Public transport low priority

With the elections nearing, ABC has a look online at the public transport stances of the major parties

Public transport low priority
Public transport low priority

By Amie Hickland | September 2, 2013

Coming up to the September 7 federal elections, the major parties have announced their plans for public transport into the future – although an industry expert thinks more could be done.

The parties have all identified public transport in general as an issue and funding is high on the agenda for some.

The Greens plan to build more public transport networks, while Australian Labor plans to invest billions in public transport.

The Nationals emphasise the need for more effective infrastructure.

Bus Industry Confederation Executive Director Michael Apps says each of the political parties could be doing a lot more with public transport and infrastructure - although the government is "streets ahead" of the coalition.

"I think they’ve been on the right track for a while," he says.

"The coalition’s got some good ideas in the concept of infrastructure… and we would hope those ideas would lead to more consideration in public transport and infrastructure."

The Greens announced a plan late this week to move $2.2 billion of federal funding from motorways to a new Western Sydney light rail network to Parramatta CBD and a new Inner West light rail network, according to their website.

"The Greens will stop funding new private urban motorways, which just induce more traffic and push road tolls onto motorists to deliver profits for the banks and road developers.

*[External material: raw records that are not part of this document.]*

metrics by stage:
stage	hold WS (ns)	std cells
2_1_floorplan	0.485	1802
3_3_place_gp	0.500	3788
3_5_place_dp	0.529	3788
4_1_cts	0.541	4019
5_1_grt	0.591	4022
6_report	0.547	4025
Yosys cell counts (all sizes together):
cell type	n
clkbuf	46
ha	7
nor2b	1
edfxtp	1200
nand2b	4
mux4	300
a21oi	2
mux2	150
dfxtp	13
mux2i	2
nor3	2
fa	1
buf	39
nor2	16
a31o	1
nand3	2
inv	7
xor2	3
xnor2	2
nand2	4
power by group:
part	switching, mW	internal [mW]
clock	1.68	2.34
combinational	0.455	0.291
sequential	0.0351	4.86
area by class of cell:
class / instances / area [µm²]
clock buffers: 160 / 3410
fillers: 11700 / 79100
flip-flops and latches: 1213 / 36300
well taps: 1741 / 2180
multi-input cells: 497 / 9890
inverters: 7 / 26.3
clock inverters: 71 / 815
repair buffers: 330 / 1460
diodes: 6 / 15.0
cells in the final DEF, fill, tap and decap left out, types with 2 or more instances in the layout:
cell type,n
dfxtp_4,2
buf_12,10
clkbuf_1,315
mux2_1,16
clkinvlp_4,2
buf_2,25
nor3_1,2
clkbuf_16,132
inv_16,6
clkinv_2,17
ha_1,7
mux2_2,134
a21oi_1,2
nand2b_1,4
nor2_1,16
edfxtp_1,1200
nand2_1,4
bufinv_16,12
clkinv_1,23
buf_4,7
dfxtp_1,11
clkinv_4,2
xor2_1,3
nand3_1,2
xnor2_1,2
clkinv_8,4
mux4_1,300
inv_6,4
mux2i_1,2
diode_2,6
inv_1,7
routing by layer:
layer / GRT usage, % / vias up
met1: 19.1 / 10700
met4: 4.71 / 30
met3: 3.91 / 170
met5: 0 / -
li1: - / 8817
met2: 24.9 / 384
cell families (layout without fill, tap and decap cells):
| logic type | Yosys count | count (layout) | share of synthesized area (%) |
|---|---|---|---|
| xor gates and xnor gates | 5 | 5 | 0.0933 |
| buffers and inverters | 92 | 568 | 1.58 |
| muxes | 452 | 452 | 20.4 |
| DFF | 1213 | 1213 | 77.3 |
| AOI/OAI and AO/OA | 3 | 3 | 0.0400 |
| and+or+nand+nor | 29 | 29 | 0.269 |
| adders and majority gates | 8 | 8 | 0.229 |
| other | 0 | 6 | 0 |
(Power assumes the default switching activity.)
$ cat config.mk
export PLATFORM = sky130hd
export DESIGN_NAME = ppix_axis
export DESIGN_NICKNAME = d
export VERILOG_FILES = /design/src/rtl/core/ppix_pkg.sv /design/src/rtl/core/ppix_axis.sv
export SDC_FILE = /design/constraint.sdc
export NUM_CORES = 2
export LEC_CHECK = 0
export CAP_MARGIN = 20
export CORE_MARGIN = 2
export CORE_UTILIZATION = 60
export CTS_CLUSTER_DIAMETER = 40
export DETAILED_ROUTE_END_ITERATION = 6
export DONT_BUFFER_PORTS = 1
export PLACE_DENSITY = 0.87
export REMOVE_ABC_BUFFERS = 1
export SYNTH_ARGS = -nofsm -noshare
export SYNTH_HDL_FRONTEND = slang
export SYNTH_SLANG_ARGS = --single-unit
$ cat constraint.sdc
create_clock -name clk -period 19.89 [get_ports clk]
set_clock_uncertainty 0.05 [all_clocks]
set_input_delay 2.9835 -clock clk [delete_from_list [all_inputs] [get_ports clk]]
set_output_delay 2.9835 -clock clk [all_outputs]
set_load 0.02 [all_outputs]
==> config.mk <==
export PLATFORM = sky130hd
export DESIGN_NAME = biquad_iir_filter
export DESIGN_NICKNAME = d
export VERILOG_FILES = /design/src/rtl/biq_pkg.sv /design/src/rtl/biq_ctrl.sv /design/src/rtl/biq_datapath.sv /design/src/rtl/biquad_iir_filter.sv
export SDC_FILE = /design/constraint.sdc
export NUM_CORES = 2
export LEC_CHECK = 0
export BUFFER_PORTS_ARGS = -buffer_cell sky130_fd_sc_hd__buf_2
export CAP_MARGIN = 20
export CORE_MARGIN = 2
export CORE_UTILIZATION = 40
export DETAILED_ROUTE_END_ITERATION = 8
export PLACE_DENSITY = 0.58
export SLEW_MARGIN = 0
export SYNTH_ARGS = -nofsm -noshare
export SYNTH_HDL_FRONTEND = slang
export SYNTH_HIERARCHICAL = 1
export SYNTH_SLANG_ARGS = --single-unit
==> constraint.sdc <==
create_clock -name clk -period 13.8 [get_ports clk]
set_clock_uncertainty 0.15 [all_clocks]
set_input_delay 1.38 -clock clk [delete_from_list [all_inputs] [get_ports clk]]
set_output_delay 1.38 -clock clk [all_outputs]
set_load 0.01 [all_outputs]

"Our transport vision is to build new public transport services - trains, buses and light rail - and safe bicycle and pedestrian routes. We can make our cities better places to live and work, create a healthier lifestyle and increase productivity."

Australian Labor announced late this week, if elected, they would appoint Australia’s first Minister for Cities and establish an Outer Suburban Growth Taskforce to develop a comprehensive Ten Year Jobs and Growth strategy for our cities’ outer suburbs.

This strategy includes investing $13.6 billion in public transport infrastructure.

Prime Minister Kevin Rudd says in the statement the strategy will tackle the pressures on people living in the outer suburbs, including transport congestion and long commutes.

The Nationals Policy Platform 2013 emphasises the need for more transport infrastructure in regional Australia.

"The Nationals understand the importance of transport infrastructure – by road, rail, air and sea – to regional Australia. We know that people and businesses in regional Australia must rely on modern transport networks for their livelihoods and lifestyles," the policy reads.